(Task data)
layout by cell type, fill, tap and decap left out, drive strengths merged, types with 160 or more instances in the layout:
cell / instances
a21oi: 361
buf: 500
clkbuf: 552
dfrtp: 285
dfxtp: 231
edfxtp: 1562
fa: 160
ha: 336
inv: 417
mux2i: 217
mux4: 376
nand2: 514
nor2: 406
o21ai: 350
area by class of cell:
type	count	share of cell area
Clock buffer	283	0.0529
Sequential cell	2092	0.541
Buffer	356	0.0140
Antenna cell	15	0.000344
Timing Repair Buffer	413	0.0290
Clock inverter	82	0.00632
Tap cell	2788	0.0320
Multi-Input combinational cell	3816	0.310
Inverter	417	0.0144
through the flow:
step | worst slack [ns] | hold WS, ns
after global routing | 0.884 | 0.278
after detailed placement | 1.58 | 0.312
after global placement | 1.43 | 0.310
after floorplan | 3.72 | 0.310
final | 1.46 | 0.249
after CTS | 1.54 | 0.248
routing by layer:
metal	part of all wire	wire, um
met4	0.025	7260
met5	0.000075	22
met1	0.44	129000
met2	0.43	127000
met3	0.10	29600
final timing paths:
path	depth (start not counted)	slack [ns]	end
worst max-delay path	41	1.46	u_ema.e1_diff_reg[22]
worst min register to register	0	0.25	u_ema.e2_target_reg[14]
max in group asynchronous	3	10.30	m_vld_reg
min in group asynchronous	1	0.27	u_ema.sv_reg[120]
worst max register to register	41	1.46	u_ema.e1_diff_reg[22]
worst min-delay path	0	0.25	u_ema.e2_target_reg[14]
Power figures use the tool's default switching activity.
<file path="src/hw/rtl/emrc_pkg.sv">
// Shared types, constants and state encoding for the element mean radius classifier.
package emrc_pkg;

    localparam int COORD_W   = 32;
    localparam int RADIUS_W  = 31;
    localparam int SUM_W     = 35;
    localparam int FRAC_BITS = 26;
    localparam int MCAND_W   = 33;
    localparam int MPLIER_W  = 32;
    localparam int PROD_W    = MCAND_W + MPLIER_W;
    localparam int SQ_W      = 64;
    localparam int ROOT_W    = 32;
    localparam int CORNERS   = 8;
    localparam int CNT_W     = $clog2(CORNERS);
    localparam int STEPS     = MPLIER_W / 2;
    localparam int STEP_W    = $clog2(STEPS);
    localparam int APB_DW    = 32;
    localparam int APB_AW    = 4;

    localparam logic [RADIUS_W-1:0] RADIUS_SAT       = {RADIUS_W{1'b1}};
    localparam logic [RADIUS_W-1:0] RST_DEPTH_SCALE  = RADIUS_W'(30198989);
    localparam logic [RADIUS_W-1:0] RST_RADIUS_FLOOR = RADIUS_W'(36909875);
    localparam logic [RADIUS_W-1:0] RST_IFACE_RADIUS = RADIUS_W'(60156788);

    typedef enum logic [1:0] {
        REG_MODE  = 2'd0,
        REG_SCALE = 2'd1,
        REG_FLOOR = 2'd2,
        REG_IFACE = 2'd3
    } t_reg_idx;

    typedef enum logic [2:0] {
        S_IDLE,
        S_MUL,
        S_ADD,
        S_ROOT,
        S_ACC
    } t_state;

    typedef struct packed {
        logic signed [COORD_W-1:0] coord_x;
        logic signed [COORD_W-1:0] coord_y;
        logic signed [COORD_W-1:0] coord_z;
    } t_vertex;

    typedef struct packed {
        logic [RADIUS_W-1:0] mean_radius;
        logic                in_upper_part;
    } t_result;

endpackage

</file>
<file path="src/hw/rtl/emrc_mul.sv">
// Radix-4 serial signed multiplier lane: two multiplier bits per cycle while i_step is high.
module emrc_mul
    import emrc_pkg::*;
(
    input  logic                       i_clk,
    input  logic                       i_load,
    input  logic                       i_step,
    input  logic signed [MCAND_W-1:0]  i_mcand,
    input  logic [MPLIER_W-1:0]        i_mplier,
    output logic signed [PROD_W-1:0]   o_prod
);

    localparam int HI_W = MCAND_W + 2;

    logic signed [MCAND_W-1:0]         r_mcand;
    logic [HI_W+MPLIER_W-1:0]          r_p;
    logic [HI_W+MPLIER_W-1:0]          n_p;
    logic signed [HI_W-1:0]            w_a;
    logic signed [HI_W-1:0]            w_part;
    logic signed [HI_W-1:0]            w_hi;

    always_comb begin
        w_a    = HI_W'(r_mcand);
        w_part = (r_p[0] ? w_a : '0) + (r_p[1] ? (w_a <<< 1) : '0);
        w_hi   = signed'(r_p[HI_W+MPLIER_W-1:MPLIER_W]) + w_part;
        n_p    = {{2{w_hi[HI_W-1]}}, w_hi, r_p[MPLIER_W-1:2]};
    end

    always_ff @(posedge i_clk) begin
        if (i_load) begin
            r_mcand <= i_mcand;
            r_p     <= {{HI_W{1'b0}}, i_mplier};
        end else if (i_step) begin
            r_p <= n_p;
        end
    end

    assign o_prod = signed'(r_p[PROD_W-1:0]);

endmodule

</file>
<file path="src/hw/rtl/emrc_sqrt.sv">
// Floor integer square root, two root bits per cycle while i_step is high.
module emrc_sqrt
    import emrc_pkg::*;
(
    input  logic              i_clk,
    input  logic              i_load,
    input  logic              i_step,
    input  logic [SQ_W-1:0]   i_radicand,
    output logic [ROOT_W-1:0] o_root
);

    localparam int REM_W = ROOT_W + 3;

    logic [SQ_W-1:0]   r_rad;
    logic [REM_W-2:0]  r_rem;
    logic [ROOT_W-1:0] r_root;
    logic [REM_W-1:0]  w_rem  [3];
    logic [ROOT_W-1:0] w_root [3];
    logic [REM_W-1:0]  w_sh;
    logic [REM_W-1:0]  w_trial;

    always_comb begin
        w_rem[0]  = {1'b0, r_rem};
        w_root[0] = r_root;
        w_sh      = '0;
        w_trial   = '0;
        for (int k = 0; k < 2; k++) begin
            w_sh    = {w_rem[k][REM_W-3:0], r_rad[SQ_W-1-2*k -: 2]};
            w_trial = {1'b0, w_root[k], 2'b01};
            if (w_sh >= w_trial) begin
                w_rem[k+1]  = w_sh - w_trial;
                w_root[k+1] = {w_root[k][ROOT_W-2:0], 1'b1};
            end else begin
                w_rem[k+1]  = w_sh;
                w_root[k+1] = {w_root[k][ROOT_W-2:0], 1'b0};
            end
        end
    end

    always_ff @(posedge i_clk) begin
        if (i_load) begin
            r_rad  <= i_radicand;
            r_rem  <= '0;
            r_root <= '0;
        end else if (i_step) begin
            r_rad  <= {r_rad[SQ_W-5:0], 4'b0000};
            r_rem  <= w_rem[2][REM_W-2:0];
            r_root <= w_root[2];
        end
    end

    assign o_root = r_root;

endmodule

</file>
<file path="src/hw/rtl/element_mean_radius_classifier.sv">
// Top level: vertex radius, eight-vertex mean and interface classification.
// One vertex beat is taken at a time. In spherical mode a vertex goes from accept to the next
// accept through radix-4 serial multiplication (three lanes square x, y and z side by side),
// summing of the squares, the two-bit-per-cycle square root, accumulation and an idle state.
// In linear mode the root is skipped. A finished mean waits in an output register; only the
// eighth vertex of the next element stalls if that register has not been taken.
module element_mean_radius_classifier
    import emrc_pkg::*;
(
    input  logic              i_clk,
    input  logic              i_rst_n,
    input  logic              i_vtx_valid,
    output logic              o_vtx_ready,
    input  t_vertex           i_vtx,
    output logic              o_res_valid,
    input  logic              i_res_ready,
    output t_result           o_res,
    input  logic              psel,
    input  logic              penable,
    input  logic              pwrite,
    input  logic [APB_AW-1:0] paddr,
    input  logic [APB_DW-1:0] pwdata,
    output logic [APB_DW-1:0] prdata,
    output logic              pready
);

    t_state                r_state;
    t_state                n_state;
    logic [STEP_W-1:0]     r_step;
    logic [CNT_W-1:0]      r_vcnt;
    logic [SUM_W-1:0]      r_sum;
    logic [RADIUS_W-1:0]   r_lin;
    logic                  r_res_valid;
    t_result               r_res;

    logic                  r_spherical;
    logic [RADIUS_W-1:0]   r_scale;
    logic [RADIUS_W-1:0]   r_floor;
    logic [RADIUS_W-1:0]   r_iface;

    logic                  w_load;
    logic                  w_mul_step;
    logic                  w_root_load;
    logic                  w_root_step;
    logic                  w_acc;
    logic                  w_last;
    logic                  w_out_free;
    logic                  w_cfg_wr;

    logic [COORD_W-1:0]        w_mx;
    logic [COORD_W-1:0]        w_my;
    logic [COORD_W-1:0]        w_mz;
    logic signed [MCAND_W-1:0] w_a0;
    logic [MPLIER_W-1:0]       w_b0;
    logic signed [PROD_W-1:0]  w_p0;
    logic signed [PROD_W-1:0]  w_p1;
    logic signed [PROD_W-1:0]  w_p2;
    logic [SQ_W-1:0]           w_sq;
    logic [ROOT_W-1:0]         w_root;
    logic signed [PROD_W-FRAC_BITS:0] w_lin;
    logic [RADIUS_W-1:0]       w_lin_sat;
    logic [RADIUS_W-1:0]       w_radius;
    logic [SUM_W-1:0]          w_sum;
    logic [RADIUS_W-1:0]       w_mean;

    // configuration port
    assign pready   = 1'b1;
    assign w_cfg_wr = psel & penable & pwrite & pready;

    always_ff @(posedge i_clk) begin
        if (!i_rst_n) begin
            r_spherical <= 1'b0;
            r_scale     <= RST_DEPTH_SCALE;
            r_floor     <= RST_RADIUS_FLOOR;
            r_iface     <= RST_IFACE_RADIUS;
        end else if (w_cfg_wr) begin
            unique case (t_reg_idx'(paddr[3:2]))
                REG_MODE:  r_spherical <= pwdata[0];
                REG_SCALE: r_scale     <= pwdata[RADIUS_W-1:0];
                REG_FLOOR: r_floor     <= pwdata[RADIUS_W-1:0];
                REG_IFACE: r_iface     <= pwdata[RADIUS_W-1:0];
                default:   ;
            endcase
        end
    end

    always_comb begin
        unique case (t_reg_idx'(paddr[3:2]))
            REG_MODE:  prdata = {{(APB_DW-1){1'b0}}, r_spherical};
            REG_SCALE: prdata = {1'b0, r_scale};
            REG_FLOOR: prdata = {1'b0, r_floor};
            REG_IFACE: prdata = {1'b0, r_iface};
            default:   prdata = '0;
        endcase
    end

    // datapath
    assign w_mx = i_vtx.coord_x[COORD_W-1] ? (~i_vtx.coord_x + 1'b1) : i_vtx.coord_x;
    assign w_my = i_vtx.coord_y[COORD_W-1] ? (~i_vtx.coord_y + 1'b1) : i_vtx.coord_y;
    assign w_mz = i_vtx.coord_z[COORD_W-1] ? (~i_vtx.coord_z + 1'b1) : i_vtx.coord_z;
    assign w_a0 = r_spherical ? signed'({1'b0, w_mz}) : MCAND_W'(i_vtx.coord_z);
    assign w_b0 = r_spherical ? w_mz : {1'b0, r_scale};

    emrc_mul u_mul_z (
        .i_clk    (i_clk),
        .i_load   (w_load),
        .i_step   (w_mul_step),
        .i_mcand  (w_a0),
        .i_mplier (w_b0),
        .o_prod   (w_p0)
    );

    emrc_mul u_mul_x (
        .i_clk    (i_clk),
        .i_load   (w_load),
        .i_step   (w_mul_step),
        .i_mcand  (signed'({1'b0, w_mx})),
        .i_mplier (w_mx),
        .o_prod   (w_p1)
    );

    emrc_mul u_mul_y (
        .i_clk    (i_clk),
        .i_load   (w_load),
        .i_step   (w_mul_step),
        .i_mcand  (signed'({1'b0, w_my})),
        .i_mplier (w_my),
        .o_prod   (w_p2)
    );

    assign w_sq = w_p0[SQ_W-1:0] + w_p1[SQ_W-1:0] + w_p2[SQ_W-1:0];

    emrc_sqrt u_sqrt (
        .i_clk      (i_clk),
        .i_load     (w_root_load),
        .i_step     (w_root_step),
        .i_radicand (w_sq),
        .o_root     (w_root)
    );

    // linear: floor shift, add floor radius, clamp
    always_comb begin
        w_lin = signed'({w_p0[PROD_W-1], w_p0[PROD_W-1:FRAC_BITS]})
              + signed'({{(PROD_W-FRAC_BITS-RADIUS_W+1){1'b0}}, r_floor});
        if (w_lin[PROD_W-FRAC_BITS]) begin
            w_lin_sat = '0;
        end else if (|w_lin[PROD_W-FRAC_BITS-1:RADIUS_W]) begin
            w_lin_sat = RADIUS_SAT;
        end else begin
            w_lin_sat = w_lin[RADIUS_W-1:0];
        end
    end

    assign w_radius   = r_spherical ? (w_root[ROOT_W-1] ? RADIUS_SAT : w_root[RADIUS_W-1:0])
                                    : r_lin;
    assign w_sum      = r_sum + SUM_W'(w_radius);
    assign w_mean     = w_sum[CNT_W+RADIUS_W-1:CNT_W];
    assign w_last     = (r_vcnt == CNT_W'(CORNERS - 1));
    assign w_out_free = !r_res_valid || i_res_ready;

    // sequencer
    always_comb begin
        n_state = r_state;
        unique case (r_state)
            S_IDLE: if (i_vtx_valid) n_state = S_MUL;
            S_MUL:  if (&r_step) n_state = S_ADD;
            S_ADD:  n_state = r_spherical ? S_ROOT : S_ACC;
            S_ROOT: if (&r_step) n_state = S_ACC;
            S_ACC:  if (!w_last || w_out_free) n_state = S_IDLE;
            default: n_state = S_IDLE;
        endcase
    end

    always_comb begin
        o_vtx_ready = 1'b0;
        w_mul_step  = 1'b0;
        w_root_load = 1'b0;
        w_root_step = 1'b0;
        w_acc       = 1'b0;
        unique case (r_state)
            S_IDLE: o_vtx_ready = 1'b1;
            S_MUL:  w_mul_step  = 1'b1;
            S_ADD:  w_root_load = 1'b1;
            S_ROOT: w_root_step = 1'b1;
            S_ACC:  w_acc       = !w_last || w_out_free;
            default: ;
        endcase
    end

    assign w_load = i_vtx_valid & o_vtx_ready;

    always_ff @(posedge i_clk) begin
        if (!i_rst_n) begin
            r_state     <= S_IDLE;
            r_step      <= '0;
            r_vcnt      <= '0;
            r_sum       <= '0;
            r_res_valid <= 1'b0;
        end else begin
            r_state <= n_state;
            r_step  <= (w_mul_step || w_root_step) ? r_step + 1'b1 : '0;
            if (w_acc) begin
                if (w_last) begin
                    r_vcnt      <= '0;
                    r_sum       <= '0;
                    r_res_valid <= 1'b1;
                end else begin
                    r_vcnt <= r_vcnt + 1'b1;
                    r_sum  <= w_sum;
                    if (i_res_ready) r_res_valid <= 1'b0;
                end
            end else if (i_res_ready) begin
                r_res_valid <= 1'b0;
            end
        end
    end

    always_ff @(posedge i_clk) begin
        if (w_root_load) r_lin <= w_lin_sat;
        if (w_acc && w_last) begin
            r_res.mean_radius   <= w_mean;
            r_res.in_upper_part <= (w_mean >= r_iface);
        end
    end

    assign o_res_valid = r_res_valid;
    assign o_res       = r_res;

endmodule
</file>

(What is required) Look for the word "slack" in the listing above, and copy every line where you find it.

(Finished exercise)
step | worst slack [ns] | hold WS, ns
path	depth (start not counted)	slack [ns]	end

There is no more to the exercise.